В то же самое время, по словам московской прессы, заседавшие в московской Городской думе общественные организации предложили председателю московской губернской земской управы – А. Е. Грузинову принять на себя командование перешедшими на сторону думы войсками московского гарнизона. Грузинов заявил, что согласится принять на себя это поручение, если Совет рабочих депутатов и революционный комитет выразят свое согласие, изъявят готовность быть в постоянном контакте с ним и подчинятся его распоряжениям по военной части.

После полученных от всех организаций утвердительных ответов Грузинов принял на себя командование и вступил в отправление своих обязанностей.

10

Мое путешествие в поезде Керенского и прибытие в Петроград.

Около 10 часов вечера тучный плац-адъютант повез меня в автомобиле на Николаевский вокзал. Находившаяся на вокзале толпа, через которую я проходил, не выражала по моему адресу гнева народного, и я совершенно спокойно достиг вагона министра юстиции, оказавшегося спальным вагоном 1-го класса, одно из отделений которого было оставлено мне, а в соседнем находился часовой для наблюдения за мною.

Прошло около часа времени, когда на платформе послышался шум приближавшейся толпы и в вагон вбежал молодой прапорщик с большим букетом красных тюльпанов, перевязанных широкой муаровой красной лентой; за ним – бритый штатский и еще один прапорщик, также на вид очень юный, в пенсне. Толпа на платформе не унималась, и второй прапорщик все убеждал штатского в необходимости выйти к народу проститься. «Александр Федорович, наденьте пальто и выйдите к ним сказать несколько слов: они хотят еще раз увидеть вас на прощание». Пальто Александр Федорович не надел, а к толпе вышел и, выкрикивая фразы, которые мне не удалось расслышать, за исключением часто повторявшегося слова «бескровная», говорил до свистка паровоза, прекратившего трогательные овации, устраивавшиеся ему Москвой в течение всего дня.

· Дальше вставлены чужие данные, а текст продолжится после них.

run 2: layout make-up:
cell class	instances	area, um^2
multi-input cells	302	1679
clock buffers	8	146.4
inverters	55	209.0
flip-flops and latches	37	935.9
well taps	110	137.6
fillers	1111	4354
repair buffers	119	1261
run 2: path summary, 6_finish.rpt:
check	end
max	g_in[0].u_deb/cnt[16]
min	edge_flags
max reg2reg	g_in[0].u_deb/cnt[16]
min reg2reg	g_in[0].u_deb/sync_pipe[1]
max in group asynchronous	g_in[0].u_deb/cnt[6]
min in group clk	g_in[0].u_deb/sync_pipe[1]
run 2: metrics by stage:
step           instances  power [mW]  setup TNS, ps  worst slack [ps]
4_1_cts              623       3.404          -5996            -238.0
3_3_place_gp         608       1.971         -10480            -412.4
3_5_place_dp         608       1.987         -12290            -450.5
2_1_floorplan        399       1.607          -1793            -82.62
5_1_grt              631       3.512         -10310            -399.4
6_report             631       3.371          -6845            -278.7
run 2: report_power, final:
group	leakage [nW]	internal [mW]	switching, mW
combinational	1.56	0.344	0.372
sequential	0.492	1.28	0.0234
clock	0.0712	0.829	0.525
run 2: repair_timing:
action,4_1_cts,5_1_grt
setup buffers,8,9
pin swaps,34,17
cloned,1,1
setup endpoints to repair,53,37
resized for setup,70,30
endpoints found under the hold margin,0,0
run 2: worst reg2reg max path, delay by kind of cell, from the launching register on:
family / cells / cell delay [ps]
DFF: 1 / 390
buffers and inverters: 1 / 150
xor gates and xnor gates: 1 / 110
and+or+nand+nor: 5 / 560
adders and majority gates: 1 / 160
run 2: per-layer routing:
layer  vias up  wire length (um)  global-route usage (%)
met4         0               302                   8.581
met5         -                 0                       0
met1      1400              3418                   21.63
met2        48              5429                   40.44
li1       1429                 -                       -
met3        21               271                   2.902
===== src/rtl/prog_loader.sv =====
// prog_loader: streams a program into the instruction RAM, then starts the CPU.
//
// A load is started with load_req, sampled in IDLE or HALTED. load_len gives
// the number of words; 0 means a full RAM of 2^ADDR_W words. Each word is
// accepted with a valid/ready handshake and written one cycle later. After the
// last write, the CPU is held in reset for one more cycle (START) and is then
// enabled (RUN). When the CPU raises hlt, the loader parks in HALTED. From
// HALTED a new load can be started.
//
// Ports
//   clk         system clock; all state changes on its rising edge
//   reset       asynchronous, active-high reset
//   load_req    start a program load (IDLE / HALTED only)
//   load_len    word count for the load, latched with load_req (0 = 2^ADDR_W)
//   abort       synchronous return to IDLE from any state, highest priority
//   wr_valid    source presents a program word
//   wr_data     program word
//   wr_ready    loader accepts a word this cycle
//   ram_addr    program RAM write address (holds outside WRITE)
//   ram_data    program RAM write data (holds outside WRITE)
//   ram_we      program RAM write strobe, one cycle per word
//   hlt         HLT bit from the instruction controller
//   cpu_enable  instruction controller enable
//   cpu_reset   holds PC and instruction controller in reset
//   busy        high while loading or starting (LOAD, WRITE, START)
//   done        high in HALTED
module prog_loader #(
    parameter int ADDR_W = 4,
    parameter int DATA_W = 8
) (
    input  logic              clk,
    input  logic              reset,
    input  logic              load_req,
    input  logic [ADDR_W-1:0] load_len,
    input  logic              abort,
    input  logic              wr_valid,
    input  logic [DATA_W-1:0] wr_data,
    output logic              wr_ready,
    output logic [ADDR_W-1:0] ram_addr,
    output logic [DATA_W-1:0] ram_data,
    output logic              ram_we,
    input  logic              hlt,
    output logic              cpu_enable,
    output logic              cpu_reset,
    output logic              busy,
    output logic              done
);

    typedef enum logic [2:0] {
        IDLE,
        LOAD,
        WRITE,
        START,
        RUN,
        HALTED
    } state_t;

    state_t            state;
    logic [ADDR_W-1:0] cnt;     // address of the next word to be accepted
    logic [ADDR_W-1:0] last_q;  // address of the final word of this load
    logic [5:0]        ctl;     // registered control outputs, see ctl_for()

    // Output decode for a given state. Outputs are loaded together with the
    // state register, so they always describe the state currently held.
    // Bit order: {cpu_reset, cpu_enable, wr_ready, ram_we, busy, done}
    function automatic logic [5:0] ctl_for(input state_t s);
        logic [5:0] c;
        case (s)
            IDLE:    c = 6'b100000;
            LOAD:    c = 6'b101010;
            WRITE:   c = 6'b100110;
            START:   c = 6'b100010;
            RUN:     c = 6'b010000;
            HALTED:  c = 6'b000001;
            default: c = 6'b100000;
        endcase
        return c;
    endfunction

    assign {cpu_reset, cpu_enable, wr_ready, ram_we, busy, done} = ctl;

    always_ff @(posedge clk or posedge reset) begin
        if (reset) begin
            state    <= IDLE;
            ctl      <= ctl_for(IDLE);
            cnt      <= '0;
            last_q   <= '0;
            ram_addr <= '0;
            ram_data <= '0;
        end else if (abort) begin
            // Abort wins over load_req, hlt and a handshake in the same cycle;
            // nothing is captured, so no write strobe follows.
            state <= IDLE;
            ctl   <= ctl_for(IDLE);
        end else begin
            case (state)
                IDLE, HALTED: begin
                    if (load_req) begin
                        // Storing len-1 makes load_len=0 land on the top
                        // address, so a full-RAM load ends at 2^ADDR_W-1 and
                        // never wraps back to address 0.
                        last_q <= load_len - ADDR_W'(1);
                        cnt    <= '0;
                        state  <= LOAD;
                        ctl    <= ctl_for(LOAD);
                    end
                end
                LOAD: begin
                    if (wr_valid && wr_ready) begin
                        ram_data <= wr_data;
                        ram_addr <= cnt;
                        state    <= WRITE;
                        ctl      <= ctl_for(WRITE);
                    end
                end
                WRITE: begin
                    cnt <= cnt + ADDR_W'(1);
                    if (cnt == last_q) begin
                        state <= START;
                        ctl   <= ctl_for(START);
                    end else begin
                        state <= LOAD;
                        ctl   <= ctl_for(LOAD);
                    end
                end
                START: begin
                    state <= RUN;
                    ctl   <= ctl_for(RUN);
                end
                RUN: begin
                    if (hlt) begin
                        state <= HALTED;
                        ctl   <= ctl_for(HALTED);
                    end
                end
                default: begin
                    state <= IDLE;
                    ctl   <= ctl_for(IDLE);
                end
            endcase
        end
    end

endmodule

«Ваша фамилия?» – услышал я обращенный ко мне вопрос бритого штатского, стоявшего в дверях моего купе.

«Я – Воейков, – ответил я. – А вы кто такой?»

«Я – Керенский».

«А, Александр Федорович, – сказал я ему, – очень рад познакомиться».

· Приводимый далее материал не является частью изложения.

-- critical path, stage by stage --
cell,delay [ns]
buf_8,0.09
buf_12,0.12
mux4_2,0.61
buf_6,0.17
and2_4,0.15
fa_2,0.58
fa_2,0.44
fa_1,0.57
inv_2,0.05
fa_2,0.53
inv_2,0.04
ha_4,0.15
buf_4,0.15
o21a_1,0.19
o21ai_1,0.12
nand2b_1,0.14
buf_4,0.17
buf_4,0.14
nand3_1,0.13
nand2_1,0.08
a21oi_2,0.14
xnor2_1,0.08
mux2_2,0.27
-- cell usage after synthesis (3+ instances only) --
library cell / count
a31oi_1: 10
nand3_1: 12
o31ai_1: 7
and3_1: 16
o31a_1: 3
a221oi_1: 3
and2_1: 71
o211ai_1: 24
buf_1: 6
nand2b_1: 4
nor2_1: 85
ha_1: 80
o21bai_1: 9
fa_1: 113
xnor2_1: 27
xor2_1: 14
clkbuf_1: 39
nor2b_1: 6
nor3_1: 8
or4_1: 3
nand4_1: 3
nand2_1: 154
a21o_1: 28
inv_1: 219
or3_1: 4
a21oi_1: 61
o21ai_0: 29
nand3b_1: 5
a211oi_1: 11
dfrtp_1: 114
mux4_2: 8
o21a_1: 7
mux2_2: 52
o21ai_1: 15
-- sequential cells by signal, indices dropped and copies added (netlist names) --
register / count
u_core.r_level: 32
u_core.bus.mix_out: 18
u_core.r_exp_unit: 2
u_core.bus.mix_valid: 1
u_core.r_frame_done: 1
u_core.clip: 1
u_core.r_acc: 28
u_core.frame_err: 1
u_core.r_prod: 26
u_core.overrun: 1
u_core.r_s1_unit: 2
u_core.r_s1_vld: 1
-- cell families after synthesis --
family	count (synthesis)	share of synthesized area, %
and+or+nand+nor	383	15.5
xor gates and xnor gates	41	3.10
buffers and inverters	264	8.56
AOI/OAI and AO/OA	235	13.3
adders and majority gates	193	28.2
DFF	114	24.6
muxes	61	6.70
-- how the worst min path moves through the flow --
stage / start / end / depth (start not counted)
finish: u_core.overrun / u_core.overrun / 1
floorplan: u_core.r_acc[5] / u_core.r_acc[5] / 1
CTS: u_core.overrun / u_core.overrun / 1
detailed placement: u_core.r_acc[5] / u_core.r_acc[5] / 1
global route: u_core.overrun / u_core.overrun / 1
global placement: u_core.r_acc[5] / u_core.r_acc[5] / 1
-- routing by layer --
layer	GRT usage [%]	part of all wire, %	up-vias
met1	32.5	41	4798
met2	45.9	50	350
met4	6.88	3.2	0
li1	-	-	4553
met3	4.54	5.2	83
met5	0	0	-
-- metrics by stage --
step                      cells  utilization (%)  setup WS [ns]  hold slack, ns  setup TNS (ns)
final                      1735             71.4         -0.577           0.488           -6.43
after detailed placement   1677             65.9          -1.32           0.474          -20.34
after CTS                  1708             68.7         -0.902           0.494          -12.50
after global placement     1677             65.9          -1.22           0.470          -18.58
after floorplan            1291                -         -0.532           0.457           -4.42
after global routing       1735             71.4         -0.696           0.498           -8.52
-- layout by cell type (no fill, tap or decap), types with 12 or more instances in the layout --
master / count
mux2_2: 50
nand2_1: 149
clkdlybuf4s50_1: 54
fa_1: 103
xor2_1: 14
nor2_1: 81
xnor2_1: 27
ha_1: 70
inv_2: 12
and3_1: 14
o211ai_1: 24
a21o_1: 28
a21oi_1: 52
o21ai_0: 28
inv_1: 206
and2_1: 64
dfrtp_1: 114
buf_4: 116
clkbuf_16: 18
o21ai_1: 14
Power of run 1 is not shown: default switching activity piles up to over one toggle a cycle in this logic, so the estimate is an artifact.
**src/rtl/seq_detect_pkg.sv**
```systemverilog
// Shared constants and the detection-mode enum for the sequence detector.
package seq_detect_pkg;
   localparam int PAT_W_MIN = 2;
   localparam int PAT_W_MAX = 16;
   localparam int CNT_W_MAX = 16;

   typedef enum logic {
      MODE_NOOVL = 1'b0,
      MODE_OVL   = 1'b1
   } mode_e;
endpackage

```
**src/rtl/seq_detect_param_sat_counter.sv**
```systemverilog
// Saturating up-counter with synchronous clear; clear beats increment.
module sat_counter #(
   parameter int W = 8
) (
   input  logic         clk,
   input  logic         reset,
   input  logic         inc,
   input  logic         clr,
   output logic [W-1:0] q
);
   // count up to all-ones and hold; clear or reset returns to zero
   always_ff @(posedge clk) begin
      if (!reset)                q <= '0;
      else if (clr)              q <= '0;
      else if (inc && (q != '1)) q <= q + 1'b1;
   end
endmodule

```
**src/rtl/seq_detect_param.sv**
```systemverilog
// Serial pattern detector with loadable pattern, overlap control and a
// saturating match counter.
module seq_detect_param
   import seq_detect_pkg::*;
#(
   parameter int                PAT_W   = 4,
   parameter int                CNT_W   = 8,
   parameter logic [PAT_W-1:0]  RST_PAT = PAT_W'(4'b1011)
) (
   input  logic             clk,
   input  logic             reset,
   input  logic             inbits,
   input  logic             in_valid,
   input  logic [PAT_W-1:0] pattern,
   input  logic             pat_load,
   input  logic             overlap_en,
   input  logic             count_clr,
   output logic             detect,
   output logic [CNT_W-1:0] match_count,
   output logic             count_sat
);
   localparam int               FILL_W    = $clog2(PAT_W + 1);
   localparam logic [FILL_W-1:0] FILL_FULL = FILL_W'(PAT_W);

   if (PAT_W < PAT_W_MIN || PAT_W > PAT_W_MAX) begin : g_bad_pat_w
      $error("seq_detect_param: PAT_W out of range");
   end
   if (CNT_W < 1 || CNT_W > CNT_W_MAX) begin : g_bad_cnt_w
      $error("seq_detect_param: CNT_W out of range");
   end

   logic [PAT_W-1:0]  pat_q, pat_d;
   logic [PAT_W-1:0]  hist, hist_d, hist_sh;
   logic [FILL_W-1:0] fill, fill_d, fill_inc;
   logic              detect_d;
   logic              accept;
   logic              match;
   mode_e             mode;

   // next-state: a load discards the bit; a non-overlapping match restarts the fill
   always_comb begin
      mode     = mode_e'(overlap_en);
      accept   = in_valid & ~pat_load;
      hist_sh  = {hist[PAT_W-2:0], inbits};
      fill_inc = (fill == FILL_FULL) ? FILL_FULL : fill + 1'b1;
      match    = accept && (fill_inc == FILL_FULL) && (hist_sh == pat_q);
      pat_d    = pat_q;
      hist_d   = hist;
      fill_d   = fill;
      detect_d = 1'b0;
      if (pat_load) begin
         pat_d  = pattern;
         hist_d = '0;
         fill_d = '0;
      end else if (accept) begin
         hist_d   = hist_sh;
         fill_d   = (match && mode == MODE_NOOVL) ? '0 : fill_inc;
         detect_d = match;
      end
   end

   // state registers; reset overrides every other control
   always_ff @(posedge clk) begin
      if (!reset) begin
         pat_q  <= RST_PAT;
         hist   <= '0;
         fill   <= '0;
         detect <= 1'b0;
      end else begin
         pat_q  <= pat_d;
         hist   <= hist_d;
         fill   <= fill_d;
         detect <= detect_d;
      end
   end

   sat_counter #(.W(CNT_W)) u_cnt (
      .clk   (clk),
      .reset (reset),
      .inc   (match),
      .clr   (count_clr),
      .q     (match_count)
   );

   assign count_sat = &match_count;
endmodule
```
===== src/rtl/frame_receiver.sv =====
// frame_receiver
//   Receive side of the delay tester. Parses the MAC RX byte stream and keeps
//   only frames addressed to MAC_ADDR (or broadcast when ACCEPT_BCAST=1) that
//   carry ETH_TYPE. From each such frame it pulls the 32-bit sequence number
//   and transmit timestamp, then reports the one-way delay against time_now,
//   which was captured on byte 0. Also keeps good, drop and sequence-error
//   counts.
//
// Ports
//   rx_clk, reset        clock (rising edge), async active-high reset
//   mac_rx_data/dvld     frame bytes (no preamble/SFD, FCS at the tail)
//   mac_rx_goodframe     1-cycle status pulse, frame OK
//   mac_rx_badframe      1-cycle status pulse, frame errored
//   time_now             free-running timestamp shared with the sender
//   rx_res_vld           1-cycle pulse, new rx_res_seq / rx_res_delay
//   rx_res_seq/delay     result of the last accepted frame (held)
//   cnt_good/drop/seq_err  saturating 16-bit statistics
module frame_receiver #(
    parameter logic [47:0] MAC_ADDR     = 48'h004e46324300,
    parameter logic [15:0] ETH_TYPE     = 16'h88B5,
    parameter bit          ACCEPT_BCAST = 1'b1
) (
    input  logic        rx_clk,
    input  logic        reset,
    input  logic [7:0]  mac_rx_data,
    input  logic        mac_rx_dvld,
    input  logic        mac_rx_goodframe,
    input  logic        mac_rx_badframe,
    input  logic [31:0] time_now,
    output logic        rx_res_vld,
    output logic [31:0] rx_res_seq,
    output logic [31:0] rx_res_delay,
    output logic [15:0] cnt_good,
    output logic [15:0] cnt_drop,
    output logic [15:0] cnt_seq_err
);

    typedef enum logic [3:0] {
        IDLE, DST, SRC, TYPE, SEQ, TSTAMP, PAYLOAD, WAIT_STAT, IGNORE
    } state_t;

    state_t      state, state_nx;
    logic [4:0]  byte_idx;
    logic        uc_ok, bc_ok;       // dest still matches unicast / broadcast
    logic        short_q, short_nx;  // frame ended inside SEQ/TSTAMP
    logic        dvld_q;
    logic [31:0] seq, tstamp, t_start, exp_seq;
    logic        exp_vld;

    logic        start_frame, do_accept, do_drop, eof_short;
    logic        status, stat_good, dst_hit;
    logic [7:0]  type_byte;

    function automatic logic [7:0] mac_byte(input logic [4:0] i);
        case (i)
            5'd0:    mac_byte = MAC_ADDR[47:40];
            5'd1:    mac_byte = MAC_ADDR[39:32];
            5'd2:    mac_byte = MAC_ADDR[31:24];
            5'd3:    mac_byte = MAC_ADDR[23:16];
            5'd4:    mac_byte = MAC_ADDR[15:8];
            default: mac_byte = MAC_ADDR[7:0];
        endcase
    endfunction

    assign status    = mac_rx_goodframe | mac_rx_badframe;
    // both pulses together count as bad
    assign stat_good = mac_rx_goodframe & ~mac_rx_badframe;
    assign type_byte = byte_idx[0] ? ETH_TYPE[7:0] : ETH_TYPE[15:8];
    assign dst_hit   = (uc_ok && (mac_rx_data == mac_byte(byte_idx))) ||
                       (ACCEPT_BCAST && bc_ok && (mac_rx_data == 8'hFF));

    always_ff @(posedge rx_clk or posedge reset) begin
        if (reset) begin
            state   <= IDLE;
            short_q <= 1'b0;
            dvld_q  <= 1'b0;
        end else begin
            state   <= state_nx;
            short_q <= short_nx;
            dvld_q  <= mac_rx_dvld;
        end
    end

    always_comb begin
        state_nx    = state;
        short_nx    = short_q;
        start_frame = 1'b0;
        do_accept   = 1'b0;
        do_drop     = 1'b0;
        eof_short   = 1'b0;
        case (state)
            IDLE: begin
                if (mac_rx_dvld) begin
                    start_frame = 1'b1;
                    state_nx    = DST;
                end
            end
            DST: begin
                if (!mac_rx_dvld || !dst_hit) state_nx = IGNORE;
                else if (byte_idx == 5'd5)    state_nx = SRC;
            end
            SRC: begin
                if (!mac_rx_dvld)              state_nx = IGNORE;
                else if (byte_idx == 5'd11)    state_nx = TYPE;
            end
            TYPE: begin
                if (!mac_rx_dvld || mac_rx_data != type_byte) state_nx = IGNORE;
                else if (byte_idx == 5'd13)                   state_nx = SEQ;
            end
            SEQ, TSTAMP, PAYLOAD: begin
                if (!mac_rx_dvld) begin
                    // Frame over. The status pulse may already be present on
                    // this first low cycle, so resolve it here if so.
                    eof_short = (state != PAYLOAD);
                    if (status) begin
                        do_accept = stat_good & ~eof_short;
                        do_drop   = ~(stat_good & ~eof_short);
                        state_nx  = IDLE;
                    end else begin
                        short_nx = eof_short;
                        state_nx = WAIT_STAT;
                    end
                end else if (state == SEQ && byte_idx == 5'd17) begin
                    state_nx = TSTAMP;
                end else if (state == TSTAMP && byte_idx == 5'd21) begin
                    state_nx = PAYLOAD;
                end
            end
            WAIT_STAT: begin
                if (status) begin
                    do_accept = stat_good & ~short_q;
                    do_drop   = ~(stat_good & ~short_q);
                    state_nx  = IDLE;
                end else if (mac_rx_dvld) begin
                    // status never came: count the loss, this byte is byte 0
                    do_drop     = 1'b1;
                    start_frame = 1'b1;
                    state_nx    = DST;
                end
            end
            IGNORE: begin
                // A fresh rise is already byte 0 of the next frame; take it
                // now rather than losing it by bouncing through IDLE.
                if (mac_rx_dvld && !dvld_q) begin
                    start_frame = 1'b1;
                    state_nx    = DST;
                end else if (!mac_rx_dvld && status) begin
                    state_nx = IDLE;
                end
            end
            default: state_nx = IDLE;
        endcase
        if (start_frame) short_nx = 1'b0;
    end

    // byte parsing datapath
    always_ff @(posedge rx_clk or posedge reset) begin
        if (reset) begin
            byte_idx <= '0;
            uc_ok    <= 1'b0;
            bc_ok    <= 1'b0;
            seq      <= '0;
            tstamp   <= '0;
            t_start  <= '0;
        end else begin
            if (start_frame) begin
                byte_idx <= 5'd1;
                t_start  <= time_now;
                uc_ok    <= (mac_rx_data == MAC_ADDR[47:40]);
                bc_ok    <= ACCEPT_BCAST && (mac_rx_data == 8'hFF);
            end else if (mac_rx_dvld) begin
                // saturate so long payloads never alias back onto header bytes
                if (byte_idx != 5'd31) byte_idx <= byte_idx + 5'd1;
                if (state == DST) begin
                    uc_ok <= uc_ok && (mac_rx_data == mac_byte(byte_idx));
                    bc_ok <= bc_ok && (mac_rx_data == 8'hFF);
                end
                if (state == SEQ)    seq    <= {seq[23:0], mac_rx_data};
                if (state == TSTAMP) tstamp <= {tstamp[23:0], mac_rx_data};
            end
        end
    end

    // results and statistics
    always_ff @(posedge rx_clk or posedge reset) begin
        if (reset) begin
            rx_res_vld   <= 1'b0;
            rx_res_seq   <= '0;
            rx_res_delay <= '0;
            cnt_good     <= '0;
            cnt_drop     <= '0;
            cnt_seq_err  <= '0;
            exp_seq      <= '0;
            exp_vld      <= 1'b0;
        end else begin
            rx_res_vld <= do_accept;
            if (do_accept) begin
                rx_res_seq   <= seq;
                rx_res_delay <= t_start - tstamp;   // modular, survives wrap
                if (cnt_good != 16'hFFFF) cnt_good <= cnt_good + 16'd1;
                if (exp_vld && seq != exp_seq && cnt_seq_err != 16'hFFFF)
                    cnt_seq_err <= cnt_seq_err + 16'd1;
                exp_seq <= seq + 32'd1;
                exp_vld <= 1'b1;
            end
            if (do_drop && cnt_drop != 16'hFFFF) cnt_drop <= cnt_drop + 16'd1;
        end
    end

endmodule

Тон генерал-прокурора Сената сразу перешел с очень напыщенного на совершенно простой.

«Я хотел бы с вами побеседовать, – заявил он мне, – и потому попросил вас ехать со мною в поезде». Немного спустя он вернулся ко мне в купе, где мы с ним провели несколько часов в беседе, главной темой которой была царская семья и войско. Я высказал ему свой взгляд, что все, сделанное как против царской семьи, так и с целью подорвать дисциплину в войсках, в скором времени неминуемо приведет к полному крушению устоев, на которых может удержаться власть в нашем Отечестве.